The first thing on many new nursing graduates’ minds is finally wearing that pin after so much hard work. The second is finding a job.

For those gathered July 19 for the Degree Completion Ceremony at Shriver Hall, Baccalaureate Program representative Clifton Thornton offered a thoughtful, offbeat bit of advice.

“Plan ahead, and realize that becoming a nurse means that your new job is to care for people,” Thornton told fellow graduates of the Johns Hopkins University School of Nursing. “And as we go out and care for people, your new idea as you go to work every day is to have the goal of working yourself out of a job.”

Thornton explained that this means doing a task so well, so completely that you’re no longer needed, “because that’s when you know that you’ve done the most good.” Then, he said, move on to the next challenge. [Watch a video of the ceremony.]

The sentiment bookended a reminder from Karen Haller, PhD, RN, vice president for nursing and patient care services at Johns Hopkins Hospital: “Comfort doesn’t lead to growth.”

Haller told a story of climbing Yosemite Falls, a stern test for the healthiest hiker, and feeling a bit smug about her success—until, on the way down, she saw a young hiker briskly ascending the narrow, rocky trail on a prosthetic leg. “I was humbled.
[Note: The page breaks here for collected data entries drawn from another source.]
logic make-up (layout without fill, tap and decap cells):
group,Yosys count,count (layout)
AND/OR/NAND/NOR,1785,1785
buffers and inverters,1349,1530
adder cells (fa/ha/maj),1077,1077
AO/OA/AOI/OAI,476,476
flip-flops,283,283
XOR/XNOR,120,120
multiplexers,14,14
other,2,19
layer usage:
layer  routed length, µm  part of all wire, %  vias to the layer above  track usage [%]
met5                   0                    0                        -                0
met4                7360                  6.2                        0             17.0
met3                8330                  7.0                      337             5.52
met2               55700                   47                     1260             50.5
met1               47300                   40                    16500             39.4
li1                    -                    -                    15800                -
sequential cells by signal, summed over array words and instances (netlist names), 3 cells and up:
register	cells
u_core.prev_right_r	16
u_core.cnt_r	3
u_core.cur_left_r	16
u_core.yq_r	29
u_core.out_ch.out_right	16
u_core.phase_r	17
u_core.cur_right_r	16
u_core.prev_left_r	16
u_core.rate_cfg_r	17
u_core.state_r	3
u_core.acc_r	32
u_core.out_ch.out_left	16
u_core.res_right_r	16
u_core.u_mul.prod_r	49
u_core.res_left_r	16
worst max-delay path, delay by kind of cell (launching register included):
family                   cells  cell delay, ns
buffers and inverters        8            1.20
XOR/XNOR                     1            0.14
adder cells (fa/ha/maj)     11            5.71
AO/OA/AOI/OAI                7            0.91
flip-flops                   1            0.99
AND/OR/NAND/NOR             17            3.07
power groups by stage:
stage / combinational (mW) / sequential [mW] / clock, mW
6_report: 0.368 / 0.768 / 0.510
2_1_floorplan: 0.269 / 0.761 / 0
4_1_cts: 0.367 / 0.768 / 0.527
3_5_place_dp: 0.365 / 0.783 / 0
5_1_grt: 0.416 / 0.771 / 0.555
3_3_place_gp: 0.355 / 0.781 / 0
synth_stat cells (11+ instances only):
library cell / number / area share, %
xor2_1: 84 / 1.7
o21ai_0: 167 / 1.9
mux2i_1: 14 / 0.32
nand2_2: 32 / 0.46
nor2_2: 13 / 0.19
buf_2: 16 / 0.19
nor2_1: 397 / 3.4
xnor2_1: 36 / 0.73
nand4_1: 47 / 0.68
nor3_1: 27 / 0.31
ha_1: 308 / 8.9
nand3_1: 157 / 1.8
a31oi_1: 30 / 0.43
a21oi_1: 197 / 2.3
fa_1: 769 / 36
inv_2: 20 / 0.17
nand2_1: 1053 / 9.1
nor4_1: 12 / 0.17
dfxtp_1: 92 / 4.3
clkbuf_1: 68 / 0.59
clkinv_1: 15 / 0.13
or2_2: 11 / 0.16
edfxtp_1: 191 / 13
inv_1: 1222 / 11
**config.mk**
```make
export PLATFORM = sky130hd
export DESIGN_NAME = transit_time_wind_vector_core
export DESIGN_NICKNAME = d
export VERILOG_FILES = /design/src/design/ttwv_pkg.sv /design/src/design/ttwv_axis.sv /design/src/design/ttwv_isqrt.sv /design/src/design/ttwv_cordic.sv /design/src/design/transit_time_wind_vector_core.sv
export SDC_FILE = /design/constraint.sdc
export NUM_CORES = 2
export LEC_CHECK = 0
export CORE_MARGIN = 2
export CORE_UTILIZATION = 58
export DETAILED_ROUTE_END_ITERATION = 10
export DONT_BUFFER_PORTS = 1
export GPL_TIMING_DRIVEN = 1
export PLACE_DENSITY = 0.74
export SYNTH_ARGS = -nofsm -noshare
export SYNTH_HDL_FRONTEND = slang
export SYNTH_SLANG_ARGS = --single-unit
export TNS_END_PERCENT = 1
```
**constraint.sdc**
```tcl
create_clock -name clk -period 32 [get_ports clk]
set_clock_uncertainty 0.05 [all_clocks]
set_input_delay 8 -clock clk [delete_from_list [all_inputs] [get_ports clk]]
set_output_delay 8 -clock clk [all_outputs]
set_load 0.03 [all_outputs]
```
I was moved. And I really didn’t believe it could be done,” Haller said, adding her thoughts immediately went to the young woman’s nurses, therapists, and doctors, and the job they had done to make the stranger’s climb possible.
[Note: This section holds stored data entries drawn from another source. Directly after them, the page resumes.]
<file path="src/hw/rtl/gia_pkg.sv">
`default_nettype none
package gia_pkg;

    localparam int DEF_OPERAND_W = 16;
    localparam int RES_W         = 33;

    typedef enum logic [3:0] {
        OP_ADD  = 4'd0,
        OP_SUB  = 4'd1,
        OP_MUL  = 4'd2,
        OP_DIV  = 4'd3,
        OP_MOD  = 4'd4,
        OP_DVS  = 4'd5,
        OP_NORM = 4'd6,
        OP_CONJ = 4'd7,
        OP_NEG  = 4'd8,
        OP_EQ   = 4'd9
    } t_op;

    // control that travels beside each word through the pipe
    typedef struct packed {
        logic valid;
        t_op  cmd;
        logic bzero;
    } t_ctl;

endpackage
`default_nettype wire

</file>
<file path="src/hw/rtl/gia_div_step.sv">
`default_nettype none
module gia_div_step
    import gia_pkg::*;
#(
    parameter int W     = DEF_OPERAND_W,
    parameter int SHIFT = 0
) (
    input  wire logic             i_clk,
    input  wire logic             i_en,
    input  wire logic [2*W+1:0]   i_rem_r,
    input  wire logic [2*W+1:0]   i_rem_i,
    input  wire logic [2*W:0]     i_den,
    input  wire logic [W:0]       i_q_r,
    input  wire logic [W:0]       i_q_i,
    output logic [2*W+1:0]        o_rem_r,
    output logic [2*W+1:0]        o_rem_i,
    output logic [2*W:0]          o_den,
    output logic [W:0]            o_q_r,
    output logic [W:0]            o_q_i
);

    localparam int NW = 2 * W + 2;
    localparam int EW = NW + W + 1;

    logic [EW-1:0] n_trial, n_ext_r, n_ext_i;
    logic          n_take_r, n_take_i;

    always_comb begin
        n_trial  = EW'(i_den) << SHIFT;
        n_ext_r  = EW'(i_rem_r);
        n_ext_i  = EW'(i_rem_i);
        n_take_r = n_ext_r >= n_trial;
        n_take_i = n_ext_i >= n_trial;
    end

    // one restoring step per lane: subtract the shifted divisor where it fits
    always_ff @(posedge i_clk) begin
        if (i_en) begin
            o_rem_r <= n_take_r ? NW'(n_ext_r - n_trial) : i_rem_r;
            o_rem_i <= n_take_i ? NW'(n_ext_i - n_trial) : i_rem_i;
            o_den   <= i_den;
            o_q_r   <= i_q_r | ((W+1)'(n_take_r) << SHIFT);
            o_q_i   <= i_q_i | ((W+1)'(n_take_i) << SHIFT);
        end
    end

endmodule
`default_nettype wire

</file>
<file path="config.mk">
export PLATFORM = sky130hd
export DESIGN_NAME = gia_div_step
export DESIGN_NICKNAME = d
export VERILOG_FILES = /design/src/hw/rtl/gia_pkg.sv /design/src/hw/rtl/gia_div_step.sv
export SDC_FILE = /design/constraint.sdc
export NUM_CORES = 1
export LEC_CHECK = 0
export BUFFER_PORTS_ARGS = -buffer_cell sky130_fd_sc_hd__buf_2
export CORE_MARGIN = 1.5
export CORE_UTILIZATION = 30
export DETAILED_ROUTE_END_ITERATION = 16
export PLACE_DENSITY = 0.49
export SYNTH_ARGS = -nofsm -noshare
export SYNTH_HDL_FRONTEND = slang
export SYNTH_SLANG_ARGS = --single-unit
</file>
<file path="constraint.sdc">
create_clock -name i_clk -period 6.4 [get_ports i_clk]
set_input_delay 1.6 -clock i_clk [delete_from_list [all_inputs] [get_ports i_clk]]
set_output_delay 1.6 -clock i_clk [all_outputs]
set_load 0.05 [all_outputs]
</file>
==> tab_implementation.tex <==
\begin{tabular}{lr}
\hline
Metric & Value \\
\hline
\multicolumn{2}{l}{\textbf{Placed design}} \\
\quad Port Buffers & about 270 \\
\quad Global placement routability congestion & 0.866 \\
\quad Post-DP Area & 0.0106 sq mm \\
\quad Placed cell count & 1480 \\
\quad Hpwl dp & 21800 microns \\
\multicolumn{2}{l}{\textbf{Run}} \\
\quad Number of maximum-capacitance violations & 0 \\
\multicolumn{2}{l}{\textbf{Drt}} \\
\quad Number of violations reported at the end of detailed-routing iteration 0 & 429 \\
\quad Count of nets left with antenna violations after detail routing & 0 \\
\quad Remaining DRCs & 0 \\
\quad Mean routed wirelength per cell & 18.0 microns \\
\quad Length of the first detailed-routing pass in iterations & 5 \\
\quad Mean number of vias per cell & 4.92 \\
\quad Total number of vias & 7445 \\
\quad Post-Route WL & 27200 microns \\
\multicolumn{2}{l}{\textbf{Clock network}} \\
\quad \# hold bufs at CTS & 0 \\
\quad Postcts setup bufs & 0 \\
\quad \# H-tree levels & 4 \\
\quad Clock slew at the register clock pins of the worst setup and hold paths & 0.06 ns \\
\quad Root Driver & sky130\_fd\_sc\_hd\_\_clkbuf\_16 \\
\quad CTS buffer count & 17 \\
\quad Clock Path Buffers & 2 \\
\quad CTS tree & done \\
\quad CTS sink count & 135 \\
\quad Number of instances resized during post-cts repair & 0 \\
\multicolumn{2}{l}{\textbf{Hold path}} \\
\quad Class of the tightest hold or removal check & input port to flop \\
\multicolumn{2}{l}{\textbf{Final layout}} \\
\quad Number of fill cells in the layout & between 2000 and 3000 \\
\quad Post-synthesis to final-layout area growth & 26.1\% \\
\quad Total non-filler cell area in the finished layout & between 0.01 and 0.015 sq mm \\
\quad Final Core Density & 38.7\% \\
\quad Fraction of final layout cells sized beyond drive strength 1 & 30.7\% \\
\quad Final Non-Filler Cells & between 1500 and 2000 \\
\quad Post-layout nets & 1320 \\
\quad Combined area of the multi-input logic cells & 0.00447 sq mm \\
\quad Register cell area after layout & 0.00405 sq mm \\
\multicolumn{2}{l}{\textbf{Synthesis}} \\
\quad Sequential-to-total area share from yosys stat & 45.7\% \\
\quad Syn Std Cell Area & 0.00888 sq mm \\
\quad Number of enable flip-flop cells after synthesis & 135 \\
\quad Average instance area after synthesis & 10.4 sq um \\
\quad Count of different cell masters after synthesis & 69 \\
\quad Post-synth ARST share & 0\% \\
\quad Number of instances in the synthesized netlist & 851 \\
\quad Number of synthesis warnings & 0 \\
\quad Synthesized netlist net count & 1056 \\
\quad Leading post-synthesis cells by cell area & sky130\_fd\_sc\_hd\_\_edfxtp\_1, sky130\_fd\_sc\_hd\_\_ha\_1, sky130\_fd\_sc\_hd\_\_a21oi\_1 \\
\quad Flops \& latches, synth & approximately 140 \\
\quad Post-synth top area share & $\sim$46\% \\
\quad Primary flip-flop cell chosen by synthesis mapping & sky130\_fd\_sc\_hd\_\_edfxtp\_1 \\
\quad Most used standard cell by instance count after synthesis & sky130\_fd\_sc\_hd\_\_edfxtp\_1 \\
\quad Dominant cell type by area after synthesis & sky130\_fd\_sc\_hd\_\_edfxtp\_1 \\
\quad Synth cell count leaders & sky130\_fd\_sc\_hd\_\_edfxtp\_1, sky130\_fd\_sc\_hd\_\_a21oi\_1, sky130\_fd\_sc\_hd\_\_ha\_1 \\
\multicolumn{2}{l}{\textbf{Pwr}} \\
\quad Part of the power in combinational logic & 33.7\% \\
\quad Part of the total power dissipated in the clock network & 31.2\% \\
\quad Total internal power & 0.00205 W \\
\quad Leakage power figure & 4.93 nW \\
\quad VDD IR max & 0.000140 V \\
\quad Portion of total power attributed to sequential cells & 35.1\% \\
\quad Switching component of the power & 0.00119 W \\
\quad P per Cell Area & 289 mW/mm\^{}2 \\
\quad Sw Ratio & 36.6\% \\
\multicolumn{2}{l}{\textbf{Timing}} \\
\quad Final cycle utilization of the critical path & between 70\% and 80\% \\
\quad RSZ-0062 raised after global routing & false \\
\quad Achievable clock frequency & 217 MHz \\
\quad Tightest slew margin relative to the limit & between 40\% and 50\% \\
\quad Final number of max-transition violations & 0 \\
\quad Minimum clock period & 4.62 ns \\
\quad Slew @ Worst Pin & 0.876 ns \\
\quad Total of endpoints with negative setup slack in the final report & 0 \\
\quad Final hold violations & 0 \\
\quad Accumulated negative setup slack & 0 ns \\
\multicolumn{2}{l}{\textbf{Critical path}} \\
\quad Max FO, Critical Path & 23 \\
\quad Cell at the slowest stage of the critical path & sky130\_fd\_sc\_hd\_\_fa\_1 \\
\quad Cell repeated most along the worst path & sky130\_fd\_sc\_hd\_\_inv\_1 \\
\quad Startpoint type of the worst setup path & input port \\
\quad Crit path DAT & around 4.8 ns \\
\quad Crit-path max cell delay & 0.41 ns \\
\quad Worst EP required & between 6 and 7 ns \\
\quad Category of the worst setup path capture point & flop \\
\quad Worst setup path category & input port to flop \\
\quad Cells along the critical path & buf\_2 -> inv\_1 -> ha\_1 -> fa\_1 -> inv\_1 -> a21oi\_1 -> o21ai\_1 -> a211oi\_2 -> o211a\_1 -> o21a\_1 -> o21ai\_2 -> buf\_4 -> mux2\_2 \\
\multicolumn{2}{l}{\textbf{Die}} \\
\quad Chip width & around 180 microns \\
\quad Site Rows & a little over 60 \\
\quad Starting Density & between 30\% and 40\% \\
\quad Core region area & 0.0289 sq mm \\
\quad Top Ports & 272 \\
\quad Die Span Y & roughly 180 microns \\
\quad Area enclosed by the die boundary & 0.0306 sq mm \\
\multicolumn{2}{l}{\textbf{GRT}} \\
\quad GR Overflow Total & 0 \\
\quad First-pass GRT wire length & 41200 microns \\
\quad Initial antenna violation count & 1 \\
\quad Vias in the first global route & 7335 \\
\quad GRT Util Overall & 17.7\% \\
\quad Maximum number of pins on one net before global-route repair & 94 \\
\multicolumn{2}{l}{\textbf{Outcome}} \\
\quad Result of the run & finished, final reports clean \\
\hline
\end{tabular}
“I was reminded that people heal,” Haller said. “It is our privilege to help them heal. It’s our privilege to help them meet their goals--and not limit what their goals are by what we think is humanly possible.”
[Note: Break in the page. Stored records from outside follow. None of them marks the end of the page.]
**config.mk**
```make
export PLATFORM = sky130hd
export DESIGN_NAME = gia_back
export DESIGN_NICKNAME = d
export VERILOG_FILES = /design/src/hw/rtl/gia_pkg.sv /design/src/hw/rtl/gia_back.sv
export SDC_FILE = /design/constraint.sdc
export NUM_CORES = 2
export LEC_CHECK = 0
export ABC_AREA = 0
export ABC_CLOCK_PERIOD_IN_PS = 12700
export BUFFER_PORTS_ARGS = -buffer_cell sky130_fd_sc_hd__buf_2
export CORE_MARGIN = 5
export CORE_UTILIZATION = 62
export DETAILED_ROUTE_END_ITERATION = 10
export PLACE_DENSITY_LB_ADDON = 0.2
export SETUP_SLACK_MARGIN = 0.5
export SLEW_MARGIN = 20
export SYNTH_ARGS = -nofsm -noshare
export SYNTH_HDL_FRONTEND = slang
export SYNTH_SLANG_ARGS = --single-unit
export TNS_END_PERCENT = 30
```
**constraint.sdc**
```tcl
create_clock -name i_clk -period 12.7 [get_ports i_clk]
set_input_delay 0.635 -clock i_clk [delete_from_list [all_inputs] [get_ports i_clk]]
set_output_delay 0.635 -clock i_clk [all_outputs]
set_load 0.01 [all_outputs]
```
**src/hw/rtl/gia_pkg.sv**
```systemverilog
`default_nettype none
package gia_pkg;

    localparam int DEF_OPERAND_W = 16;
    localparam int RES_W         = 33;

    typedef enum logic [3:0] {
        OP_ADD  = 4'd0,
        OP_SUB  = 4'd1,
        OP_MUL  = 4'd2,
        OP_DIV  = 4'd3,
        OP_MOD  = 4'd4,
        OP_DVS  = 4'd5,
        OP_NORM = 4'd6,
        OP_CONJ = 4'd7,
        OP_NEG  = 4'd8,
        OP_EQ   = 4'd9
    } t_op;

    // control that travels beside each word through the pipe
    typedef struct packed {
        logic valid;
        t_op  cmd;
        logic bzero;
    } t_ctl;

endpackage
`default_nettype wire

```
**src/hw/rtl/gia_back.sv**
```systemverilog
`default_nettype none
module gia_back
    import gia_pkg::*;
#(
    parameter int W = DEF_OPERAND_W
) (
    input  wire logic                    i_clk,
    input  wire logic                    i_rst_n,
    input  wire logic                    i_en,
    input  wire t_ctl                    i_ctl,
    input  wire logic signed [W-1:0]     i_ar,
    input  wire logic signed [W-1:0]     i_ai,
    input  wire logic signed [W-1:0]     i_br,
    input  wire logic signed [W-1:0]     i_bi,
    input  wire logic signed [RES_W-1:0] i_simp_r,
    input  wire logic signed [RES_W-1:0] i_simp_i,
    input  wire logic                    i_test,
    input  wire logic                    i_neg_r,
    input  wire logic                    i_neg_i,
    input  wire logic [W:0]              i_q_r,
    input  wire logic [W:0]              i_q_i,
    output logic                         o_valid,
    output logic signed [RES_W-1:0]      o_res_r,
    output logic signed [RES_W-1:0]      o_res_i,
    output logic                         o_test,
    output logic                         o_dz
);

    localparam int QSW = W + 2;
    localparam int MW  = QSW + W;
    localparam int XW  = MW + 1;

    // stage A: signed quotient
    t_ctl                    ra_ctl;
    logic signed [W-1:0]     ra_ar, ra_ai, ra_br, ra_bi;
    logic signed [RES_W-1:0] ra_simp_r, ra_simp_i;
    logic                    ra_test;
    logic signed [QSW-1:0]   ra_qr, ra_qi;
    logic signed [QSW-1:0]   n_qr, n_qi;

    always_comb begin
        n_qr = QSW'($signed({1'b0, i_q_r}));
        n_qi = QSW'($signed({1'b0, i_q_i}));
        if (i_neg_r) n_qr = -n_qr;
        if (i_neg_i) n_qi = -n_qi;
    end

    always_ff @(posedge i_clk) begin
        if (!i_rst_n) begin
            ra_ctl.valid <= 1'b0;
        end else if (i_en) begin
            ra_ctl.valid <= i_ctl.valid;
        end
    end

    always_ff @(posedge i_clk) begin
        if (i_en) begin
            ra_ctl.cmd   <= i_ctl.cmd;
            ra_ctl.bzero <= i_ctl.bzero;
            ra_ar        <= i_ar;
            ra_ai        <= i_ai;
            ra_br        <= i_br;
            ra_bi        <= i_bi;
            ra_simp_r    <= i_simp_r;
            ra_simp_i    <= i_simp_i;
            ra_test      <= i_test;
            ra_qr        <= n_qr;
            ra_qi        <= n_qi;
        end
    end

    // stage B: quotient times divisor
    t_ctl                    rb_ctl;
    logic signed [W-1:0]     rb_ar, rb_ai;
    logic signed [RES_W-1:0] rb_simp_r, rb_simp_i;
    logic                    rb_test;
    logic signed [QSW-1:0]   rb_qr, rb_qi;
    logic signed [MW-1:0]    rb_p_rr, rb_p_ii, rb_p_ri, rb_p_ir;

    always_ff @(posedge i_clk) begin
        if (!i_rst_n) begin
            rb_ctl.valid <= 1'b0;
        end else if (i_en) begin
            rb_ctl.valid <= ra_ctl.valid;
        end
    end

    always_ff @(posedge i_clk) begin
        if (i_en) begin
            rb_ctl.cmd   <= ra_ctl.cmd;
            rb_ctl.bzero <= ra_ctl.bzero;
            rb_ar        <= ra_ar;
            rb_ai        <= ra_ai;
            rb_simp_r    <= ra_simp_r;
            rb_simp_i    <= ra_simp_i;
            rb_test      <= ra_test;
            rb_qr        <= ra_qr;
            rb_qi        <= ra_qi;
            rb_p_rr      <= ra_qr * ra_br;
            rb_p_ii      <= ra_qi * ra_bi;
            rb_p_ri      <= ra_qr * ra_bi;
            rb_p_ir      <= ra_qi * ra_br;
        end
    end

    // stage C: select and hold the result word
    logic signed [XW-1:0]    n_pr, n_pi;
    logic signed [RES_W-1:0] n_res_r, n_res_i;
    logic                    n_test, n_dz;

    always_comb begin
        n_pr    = XW'(rb_p_rr) - XW'(rb_p_ii);
        n_pi    = XW'(rb_p_ri) + XW'(rb_p_ir);
        n_res_r = rb_simp_r;
        n_res_i = rb_simp_i;
        n_test  = rb_test;
        n_dz    = 1'b0;
        case (rb_ctl.cmd)
            OP_DIV: begin
                n_res_r = RES_W'(rb_qr);
                n_res_i = RES_W'(rb_qi);
            end
            OP_MOD: begin
                n_res_r = RES_W'(XW'(rb_ar) - n_pr);
                n_res_i = RES_W'(XW'(rb_ai) - n_pi);
            end
            OP_DVS: begin
                n_test = (n_pr == XW'(rb_ar)) && (n_pi == XW'(rb_ai));
            end
            default: begin
                n_dz = 1'b0;
            end
        endcase
        if (rb_ctl.bzero && (rb_ctl.cmd == OP_DIV || rb_ctl.cmd == OP_MOD
                             || rb_ctl.cmd == OP_DVS)) begin
            n_res_r = '0;
            n_res_i = '0;
            n_test  = 1'b0;
            n_dz    = 1'b1;
        end
    end

    always_ff @(posedge i_clk) begin
        if (!i_rst_n) begin
            o_valid <= 1'b0;
        end else if (i_en) begin
            o_valid <= rb_ctl.valid;
        end
    end

    always_ff @(posedge i_clk) begin
        if (i_en) begin
            o_res_r <= n_res_r;
            o_res_i <= n_res_i;
            o_test  <= n_test;
            o_dz    <= n_dz;
        end
    end

endmodule
`default_nettype wire
```
==> run_results.csv <==
group,metric,value,unit
detailed_routing,initialDrtViolationCount,3868,
sta,finalClockSkew,0.06792,ns
synthesis,ys_warn_count,0,
global_routing,antenna_found_initial,7,
clock_tree,holdBufCountCts,0,
synthesis,synthFlopType,"edfxtp_1",
synthesis,synth-seq-cells,519,
synthesis,yosysTopAreaCellShare,0.3466,
critical_path,cp.arrival,7.91,ns
critical_path,setup.worst_path.start_class,"flop",
synthesis,synth_edf_count,516,
sta,timing.slew.headroom,0.2388,
synthesis,yosysTopAreaCell,"fa_1",
critical_path,criticalPathCategory,"flop to flop",
clock_tree,postCtsSetupBuffers,0,
worst_hold_path,min_path_type,"primary input to flop",
critical_path,crit_path_max_fanout,21,
synthesis,synth_cells,6583,
placement,dp.cells,8040,
sta,tightest_slew,1.131,ns
placement,dp_hpwl,128900,um
run,max_cap_violations,0,
final_layout,layout-drive-gt1-share,0.06968,
global_routing,grt_usage,0.3087,
sta,maxSlewViolCount,0,
critical_path,cp-end-kind,"flop",
detailed_routing,drt_first_pass_iters,6,
sta,fin_tns_setup,0,ns
critical_path,critPathBufInv,5,
global_routing,overflow,0,
synthesis,synth.area.top_cells,"fa_1 35%, edfxtp_1 23%, ha_1 8.9%, inv_1 7.5%, and2_1 5.1%",
clock_tree,clockRootBuffer,"clkbuf_16",
clock_tree,clkSinkCount,519,
synthesis,syn-num-nets,8401,
detailed_routing,detail_route.wl_per_cell,21.15,um
clock_tree,htree_num_levels,2,
detailed_routing,drc,0,
synthesis,synth_seq_area_share,0.2313,
final_layout,area_growth,6.922,%
critical_path,slowest_stage,"edfxtp_1",
critical_path,max_stage_delay,0.92,ns
placement,gp_congestion,0.8952,
die,row_count,120,
global_routing,grt_max_degree,188,
critical_path,critPathRequiredTime,13.09,ns
final_layout,fin_cells,8151,
critical_path,crit_family,"adder cells",
synthesis,yosysUniqueCellTypes,85,
sta,min_period,7.523,ns
detailed_routing,vias,47300,
sta,rsz0062_at_grt,"false",
clock_tree,cts_resized,0,
die,start_util,0.6264,
critical_path,crit_path_cell_trace,"buf_4 > and2_1 > fa_1 > inv_1 > fa_1 > fa_1 > inv_1 > fa_1 > fa_1 > inv_1 > fa_1 > inv_1 > ha_1 > nand3_1 > a211oi_1 > o311ai_0 > a211oi_1 > o21ai_0 > a21oi_1 > a21o_1 > a21oi_1 > xnor2_1",
sta,setup_viol,0,
die,die-width,339.3,um
die,coreArea,0.1074,mm^2
clock_tree,cts.path.max_buffers,3,
status,status,"finished, final reports clean",
critical_path,regToRegSetupSlack,5.18,ns
sta,final_hold_viol_count,0,
global_routing,grt_pass1_wl,278900,um
synthesis,synth_area_per_cell,10.21,um^2
synthesis,syn-cell-area,0.06724,mm^2
die,die_y,339.3,um
clock_tree,cts_buffers,58,
critical_path,cp_common_cell,"fa_1",
detailed_routing,avgViaCountPerCell,5.803,
placement,place.port_buffers,244,
clock_tree,clk_pin_slew,0.07,ns
die,ios,245,
die,die_area,0.1151,mm^2
final_layout,finalNetCount,8515,
detailed_routing,wl,172400,um
sta,max_freq,132.9,MHz
sta,fin_crit_sh,0.5924,
detailed_routing,ant_nets,0,
global_routing,grt_pass1_vias,50260,
clock_tree,tritoncts,"done",
sta,fin_hold_ws,0.09559,ns
clock_tree,clk_latency,0.71,ns
synthesis,ys_async_sr_fraction,0,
Haller spoke of the astonishing technological advances, such as those in prosthetics, since her nursing career began and of “the power it puts in your hands.” Still, she cautioned the class to remember that their skills, brains, and courage are the most important tools at their disposal. “What brought you to healthcare was not a computer. … Those who suffer need you to be something more than a nurse with technical skills. They need you to be a healer. We live in a world where healing has never been more needed.”

The ceremony awarded 128 bachelor of science degrees as well as recognizing two MSNs, five MSN/MPHs, and one PhD student who will complete their degree requirements in August.